My team and I were crossing the street one day after class and one of us tripped over a curb. After she shook off the embarrassment, we scoffed at the poor road work and went about our day. This was a minor inconvenience for us, but for certain populations, this is a major hassle. We decided to address this by designing and constructing a mobility aid for children in wheelchairs living in Pittsburgh and beyond.
The broken, trash-ridden sidewalks and driveways of Pittsburgh’s South Oakland neighborhood, just off the University of Pittsburgh’s campus.
We wanted to create a portable ramp that could be placed on the ground and extend over a curb. This would be no small task, as most retractable ramps are large and clunky. We narrowed down the target users to children who use a wheelchair so that we could confine the model to a small scale.
Due to the tight timeline of the class, the scope of this project was geared toward the technical details, rather than human-centered market research. In other words, we were building the product before we knew that it was the right product to build. This was mostly a demonstration of proficiency with mechatronics elements. We decided on a mini rover that the child could hold with them, like a pet toy. The child could carefully drop it to the ground, where it would begin moving toward a curb. Then, the ramp would retract, and the child could ascend the incline.
CAD Model of the rover showing its underside with the scissor mechanism
3D Modelling and Electronic Components
After many iterations, we designed the final CAD Model you see here and began writing the C++ program for our ATMEGA328P microcontroller and its components. Here’s how it works:
There is a front and back chassis, each with their own motor to operate their respective set of wheels. The middle set of wheels is only for support. The user would press a button on the top plate when the rover is securely placed on the floor. This would cause both motors to move forward at the same rate until a curb interrupts its path. A button on the front face of the rover would be pressed upon encountering the curb. This would trigger the back motor and front motor to rotate in opposite directions, thus pulling out the ramp via the scissor mechanism. A distance sensor near the middle set of wheels measures the distance between the two chassis to convey how far the ramp has extended. The sensor tells the system to stop when the ramp is fully extended. The program then enters a long delay to allow the user to safely utilize the ramp before it closes.

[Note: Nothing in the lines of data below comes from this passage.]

**src/rtl/abd_pkg.sv**
```systemverilog
package abd_pkg;

    // Defaults for the top-level parameters
    localparam int SAMPLE_BITS_DEF = 16;
    localparam int FRAC_BITS_DEF   = 16;

    // Fixed field widths
    localparam int COEF_BITS      = 16;
    localparam int LEVEL_BITS     = 15;
    localparam int ENV_BITS       = 15;
    localparam int CFG_INDEX_BITS = 2;
    localparam int CFG_DATA_BITS  = 16;

    // Register indexes
    localparam logic [CFG_INDEX_BITS-1:0] REG_FILTER_GAIN   = 2'd0;
    localparam logic [CFG_INDEX_BITS-1:0] REG_RELEASE_COEFF = 2'd1;
    localparam logic [CFG_INDEX_BITS-1:0] REG_TRIGGER_LEVEL = 2'd2;

    // Register reset values
    localparam logic [COEF_BITS-1:0]  FILTER_GAIN_RST   = 16'd1287;
    localparam logic [COEF_BITS-1:0]  RELEASE_COEFF_RST = 16'd65467;
    localparam logic [LEVEL_BITS-1:0] TRIGGER_LEVEL_RST = 15'd983;

    // Sample queue between front and back
    localparam int QUEUE_DEPTH = 2;

    typedef struct packed {
        logic [COEF_BITS-1:0]  filter_gain;
        logic [COEF_BITS-1:0]  release_coeff;
        logic [LEVEL_BITS-1:0] trigger_level;
    } cfg_t;

endpackage

```
**src/rtl/abd_front.sv**
```systemverilog
module abd_front #(
    parameter int SAMPLE_BITS = abd_pkg::SAMPLE_BITS_DEF
) (
    input  logic                          clk,
    input  logic                          rst_n,
    input  logic                          sample_valid,
    output logic                          sample_stall,
    input  logic signed [SAMPLE_BITS-1:0] sample,
    output logic                          item_valid,
    input  logic                          item_take,
    output logic signed [SAMPLE_BITS-1:0] item_sample
);
    import abd_pkg::*;

    localparam int PTR_BITS = (QUEUE_DEPTH > 1) ? $clog2(QUEUE_DEPTH) : 1;
    localparam int CNT_BITS = $clog2(QUEUE_DEPTH + 1);

    logic signed [SAMPLE_BITS-1:0] q_mem [QUEUE_DEPTH];
    logic [PTR_BITS-1:0]           wr_ptr_reg;
    logic [PTR_BITS-1:0]           rd_ptr_reg;
    logic [CNT_BITS-1:0]           count_reg;
    logic                          push;
    logic                          pop;

    assign sample_stall = (count_reg == CNT_BITS'(QUEUE_DEPTH));
    assign item_valid   = (count_reg != '0);
    assign item_sample  = q_mem[rd_ptr_reg];
    assign push         = sample_valid && !sample_stall;
    assign pop          = item_valid && item_take;

    always_ff @(posedge clk)
    begin
        if (push)
        begin
            q_mem[wr_ptr_reg] <= sample;
        end
    end

    always_ff @(posedge clk or negedge rst_n)
    begin
        if (!rst_n)
        begin
            wr_ptr_reg <= '0;
            rd_ptr_reg <= '0;
            count_reg  <= '0;
        end
        else
        begin
            if (push)
            begin
                wr_ptr_reg <= (wr_ptr_reg == PTR_BITS'(QUEUE_DEPTH - 1)) ? '0
                                                                        : wr_ptr_reg + 1'b1;
            end
            if (pop)
            begin
                rd_ptr_reg <= (rd_ptr_reg == PTR_BITS'(QUEUE_DEPTH - 1)) ? '0
                                                                        : rd_ptr_reg + 1'b1;
            end
            if (push && !pop)
            begin
                count_reg <= count_reg + 1'b1;
            end
            else if (pop && !push)
            begin
                count_reg <= count_reg - 1'b1;
            end
        end
    end

    a_count_bound: assert property (@(posedge clk) disable iff (!rst_n)
        count_reg <= CNT_BITS'(QUEUE_DEPTH))
        else $error("sample queue count out of range");

endmodule

```
**src/rtl/abd_back.sv**
```systemverilog
module abd_back #(
    parameter int SAMPLE_BITS = abd_pkg::SAMPLE_BITS_DEF,
    parameter int FRAC_BITS   = abd_pkg::FRAC_BITS_DEF
) (
    input  logic                          clk,
    input  logic                          rst_n,
    input  abd_pkg::cfg_t                 cfg,
    input  logic                          item_valid,
    output logic                          item_take,
    input  logic signed [SAMPLE_BITS-1:0] item_sample,
    output logic                          result_valid,
    input  logic                          result_stall,
    output logic                          beat_pulse,
    output logic                          beat_active,
    output logic [abd_pkg::ENV_BITS-1:0]  envelope
);
    import abd_pkg::*;

    localparam int W   = SAMPLE_BITS + FRAC_BITS;      // filter stage width
    localparam int PW  = W - 1;                         // envelope width
    localparam int MA  = W + 1;                         // multiplier operand
    localparam int MP  = MA + COEF_BITS + 1;            // product
    localparam int TW  = (PW > LEVEL_BITS + FRAC_BITS) ? PW : LEVEL_BITS + FRAC_BITS;
    localparam int CW  = TW + 4;                        // threshold compare width
    localparam logic [W-1:0] CAP_W =
        ((W'(1) << (SAMPLE_BITS - 1)) - W'(1)) << FRAC_BITS;

    typedef enum logic [3:0] {
        ST_IDLE,
        ST_F1,
        ST_F1A,
        ST_F2,
        ST_F2A,
        ST_ABS,
        ST_REL,
        ST_RELA,
        ST_OUT
    } state_t;

    state_t                        state_reg;
    logic signed [SAMPLE_BITS-1:0] x_reg;
    logic signed [W-1:0]           fs_reg;
    logic signed [W-1:0]           ss_reg;
    logic [PW-1:0]                 e_reg;
    logic [PW-1:0]                 peak_reg;
    logic                          on_reg;
    logic signed [MP-1:0]          prod_reg;
    logic                          result_valid_reg;
    logic                          beat_pulse_reg;
    logic                          beat_active_reg;
    logic [ENV_BITS-1:0]           envelope_reg;

    logic signed [W-1:0]           x_fix;
    logic signed [MA-1:0]          op_a;
    logic [COEF_BITS-1:0]          op_b;
    logic signed [MP-1:0]          prod;
    logic signed [MP-1:0]          prod_sh;
    logic signed [MA-1:0]          incr;
    logic signed [MA-1:0]          fs_sum;
    logic signed [MA-1:0]          ss_sum;
    logic [MA-1:0]                 peak_sum;
    logic [W-1:0]                  mag;
    logic [CW-1:0]                 peak_w;
    logic [CW-1:0]                 peak11;
    logic [CW-1:0]                 thr;
    logic [CW-1:0]                 thr10;
    logic                          on_next;
    logic [PW+ENV_BITS-1:0]        env_ext;
    logic                          out_free;

    assign x_fix = {x_reg, FRAC_BITS'(0)};

    // Operand select for the shared multiplier
    always_comb
    begin
        op_a = '0;
        op_b = cfg.filter_gain;
        unique case (state_reg)
            ST_F1:   op_a = MA'(x_fix) - MA'(fs_reg);
            ST_F2:   op_a = MA'(fs_reg) - MA'(ss_reg);
            ST_REL:
            begin
                op_b = cfg.release_coeff;
                op_a = (e_reg > peak_reg) ? '0
                                          : $signed(MA'(peak_reg) - MA'(e_reg));
            end
            default: op_a = '0;
        endcase
    end

    assign prod     = MP'(op_a) * MP'($signed({1'b0, op_b}));
    assign prod_sh  = prod_reg >>> COEF_BITS;   // floor divide by 2^16
    assign incr     = $signed(prod_sh[MA-1:0]);
    assign fs_sum   = MA'(fs_reg) + incr;
    assign ss_sum   = MA'(ss_reg) + incr;
    assign peak_sum = MA'(e_reg) + incr;
    assign mag      = ss_reg[W-1] ? (~ss_reg + 1'b1) : ss_reg;

    // Schmitt trigger, 11*peak < 10*thr for the off edge
    assign peak_w  = CW'(peak_reg);
    assign peak11  = (peak_w << 3) + (peak_w << 1) + peak_w;
    assign thr     = CW'(cfg.trigger_level) << FRAC_BITS;
    assign thr10   = (thr << 3) + (thr << 1);
    assign on_next = on_reg ? !(peak11 < thr10) : (peak_w > thr);

    assign env_ext  = (PW + ENV_BITS)'(peak_reg) >> FRAC_BITS;
    assign out_free = !result_valid_reg || !result_stall;

    assign item_take    = (state_reg == ST_IDLE);
    assign result_valid = result_valid_reg;
    assign beat_pulse   = beat_pulse_reg;
    assign beat_active  = beat_active_reg;
    assign envelope     = envelope_reg;

    always_ff @(posedge clk or negedge rst_n)
    begin
        if (!rst_n)
        begin
            state_reg        <= ST_IDLE;
            fs_reg           <= '0;
            ss_reg           <= '0;
            peak_reg         <= '0;
            on_reg           <= 1'b0;
            result_valid_reg <= 1'b0;
            x_reg            <= '0;
            e_reg            <= '0;
            prod_reg         <= '0;
            beat_pulse_reg   <= 1'b0;
            beat_active_reg  <= 1'b0;
            envelope_reg     <= '0;
        end
        else
        begin
            // ST_OUT reloads the result register itself
            if (result_valid_reg && !result_stall && state_reg != ST_OUT)
            begin
                result_valid_reg <= 1'b0;
            end
            unique case (state_reg)
                ST_IDLE:
                begin
                    if (item_valid)
                    begin
                        x_reg     <= item_sample;
                        state_reg <= ST_F1;
                    end
                end
                ST_F1:
                begin
                    prod_reg  <= prod;
                    state_reg <= ST_F1A;
                end
                ST_F1A:
                begin
                    fs_reg    <= fs_sum[W-1:0];
                    state_reg <= ST_F2;
                end
                ST_F2:
                begin
                    prod_reg  <= prod;
                    state_reg <= ST_F2A;
                end
                ST_F2A:
                begin
                    ss_reg    <= ss_sum[W-1:0];
                    state_reg <= ST_ABS;
                end
                ST_ABS:
                begin
                    e_reg     <= (mag > CAP_W) ? CAP_W[PW-1:0] : mag[PW-1:0];
                    state_reg <= ST_REL;
                end
                ST_REL:
                begin
                    prod_reg  <= prod;
                    state_reg <= ST_RELA;
                end
                ST_RELA:
                begin
                    peak_reg  <= peak_sum[PW-1:0];
                    state_reg <= ST_OUT;
                end
                ST_OUT:
                begin
                    if (out_free)
                    begin
                        on_reg           <= on_next;
                        result_valid_reg <= 1'b1;
                        beat_pulse_reg   <= on_next && !on_reg;
                        beat_active_reg  <= on_next;
                        envelope_reg     <= env_ext[ENV_BITS-1:0];
                        state_reg        <= ST_IDLE;
                    end
                end
                default: state_reg <= ST_IDLE;
            endcase
        end
    end

    a_result_load: assert property (@(posedge clk) disable iff (!rst_n)
        (state_reg == ST_OUT && out_free) |=> (result_valid_reg && state_reg == ST_IDLE))
        else $error("result not loaded at end of item");

    a_peak_cap: assert property (@(posedge clk) disable iff (!rst_n)
        W'(peak_reg) <= CAP_W)
        else $error("envelope above magnitude cap");

    a_pulse_active: assert property (@(posedge clk) disable iff (!rst_n)
        result_valid_reg |-> (!beat_pulse_reg || beat_active_reg))
        else $error("beat pulse without active trigger");

endmodule

```
**src/rtl/audio_beat_detector.sv**
```systemverilog
// Beat detector for a stream of signed audio samples. Each accepted sample runs
// through two cascaded one-pole low-pass stages (y += g*(x-y), Q0.16 gain), a
// peak envelope with instant attack and exponential release, and a Schmitt
// trigger that turns on above trigger_level and off below trigger_level/1.1.
// Every sample yields exactly one result transfer: beat_pulse on the sample
// where the trigger turns on, beat_active with the trigger state, and the
// integer part of the envelope. A two-entry sample queue sits in front of the
// processing sequencer, so samples are taken while a result waits downstream.
// In the sequencer each sample steps through the two filter updates and the
// release update on one shared multiplier, each product registered before its
// add, and waits in ST_OUT while the result register stays stalled. The user
// must write coefficients through the cfg port only while the block is idle;
// not enforced here; cfg_ready is always high, unused-index writes are dropped.
module audio_beat_detector #(
    parameter int SAMPLE_BITS = abd_pkg::SAMPLE_BITS_DEF,
    parameter int FRAC_BITS   = abd_pkg::FRAC_BITS_DEF
) (
    input  logic                                clk,
    input  logic                                rst_n,
    // sample input channel
    input  logic                                sample_valid,
    output logic                                sample_stall,
    input  logic signed [SAMPLE_BITS-1:0]       sample,
    // result output channel
    output logic                                result_valid,
    input  logic                                result_stall,
    output logic                                beat_pulse,
    output logic                                beat_active,
    output logic [abd_pkg::ENV_BITS-1:0]        envelope,
    // configuration write channel
    input  logic                                cfg_valid,
    output logic                                cfg_ready,
    input  logic [abd_pkg::CFG_INDEX_BITS-1:0]  cfg_index,
    input  logic [abd_pkg::CFG_DATA_BITS-1:0]   cfg_data
);
    import abd_pkg::*;

    cfg_t                          cfg_reg;
    logic                          item_valid;
    logic                          item_take;
    logic signed [SAMPLE_BITS-1:0] item_sample;

    // Registers take any transfer; the user must write them only while idle (unchecked)
    assign cfg_ready = 1'b1;

    always_ff @(posedge clk or negedge rst_n)
    begin
        if (!rst_n)
        begin
            cfg_reg.filter_gain   <= FILTER_GAIN_RST;
            cfg_reg.release_coeff <= RELEASE_COEFF_RST;
            cfg_reg.trigger_level <= TRIGGER_LEVEL_RST;
        end
        else if (cfg_valid && cfg_ready)
        begin
            unique case (cfg_index)
                REG_FILTER_GAIN:   cfg_reg.filter_gain   <= cfg_data[COEF_BITS-1:0];
                REG_RELEASE_COEFF: cfg_reg.release_coeff <= cfg_data[COEF_BITS-1:0];
                REG_TRIGGER_LEVEL: cfg_reg.trigger_level <= cfg_data[LEVEL_BITS-1:0];
                default:           ;  // unused index, write dropped
            endcase
        end
    end

    // Front: takes sample transfers into the queue
    abd_front #(
        .SAMPLE_BITS (SAMPLE_BITS)
    ) u_front (
        .clk          (clk),
        .rst_n        (rst_n),
        .sample_valid (sample_valid),
        .sample_stall (sample_stall),
        .sample       (sample),
        .item_valid   (item_valid),
        .item_take    (item_take),
        .item_sample  (item_sample)
    );

    // Back: filter, envelope and trigger sequencer with result register
    abd_back #(
        .SAMPLE_BITS (SAMPLE_BITS),
        .FRAC_BITS   (FRAC_BITS)
    ) u_back (
        .clk          (clk),
        .rst_n        (rst_n),
        .cfg          (cfg_reg),
        .item_valid   (item_valid),
        .item_take    (item_take),
        .item_sample  (item_sample),
        .result_valid (result_valid),
        .result_stall (result_stall),
        .beat_pulse   (beat_pulse),
        .beat_active  (beat_active),
        .envelope     (envelope)
    );

endmodule

```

CAD Model of the rover in its extended mode
CAD Model of the rover in its compact mode
The rover fully extended
Gear transmission and mounted front motor
We worked on the electrical components of the rover simultaneously with the mechanical components to ensure smooth sailing at each step. The system used three breadboards, three 9V batteries, one ATMEGA328P microcontroller, two H-bridge chips, two pushbutton switches, and a multitude of other simple circuit elements. The first pushbutton switch was mounted on the front face of the front chassis to detect when the rover was coming in contact with a curb. The second pushbutton switch was mounted on top of the ramp plate to detect that someone was on top of the ramp.
Distance sensor mounted to the back of the front chassis
Next, we ran some speed and torque calculations to approximate the specifications needed for both motors to meet our design parameters. This guided our selection for the DC motors we installed. To properly situate the motors and transfer the torque, we laser-cut two gears (1:1 ratio) from vinyl for each motor. One gear was attached to the motor shaft while the other was attached to the axel. After many roadblocks to 3D printing a motor mount, we settled on screwing the motors down.
The rover fully compacted
Side view of the scissor mechanism
The distance sensor was mounted to the end of the front chassis to measure how far the scissor mechanism was pulling out. This was done via a white piece of paper placed on the back chassis in line with the sensor. When the sensor and white paper were at a specified distance from each other, the ramp was fully extended and both motors would stop.
Bringing it to Life
Our first step when transitioning from CAD to a physical prototype was laser-cutting the chassis, ramp components, wheels, and scissor mechanism elements from 1/4 in. plywood. We utilized puzzle piece edges so that the side walls could slot in supported by wood glue. The scissor elements were connected with bolts and nuts. We carefully adjusted the torque on the bolts to ensure that the scissor mechanism could pull out smoothly without wobbling from side to side.
Internal circuitry
Once the rover was fully assembled, we added some final embellishments. Rubber bands were wrapped around the wheels for non-slip grip. The face contributed to the marketing of the product as a mobility aid for kids disguised as a toy.
The team performed a successful live demo for our professor that received a perfect score. We also provided documentation for our code, materials used, motor selection analysis, and wiring diagrams. As a whole, the project received an A+.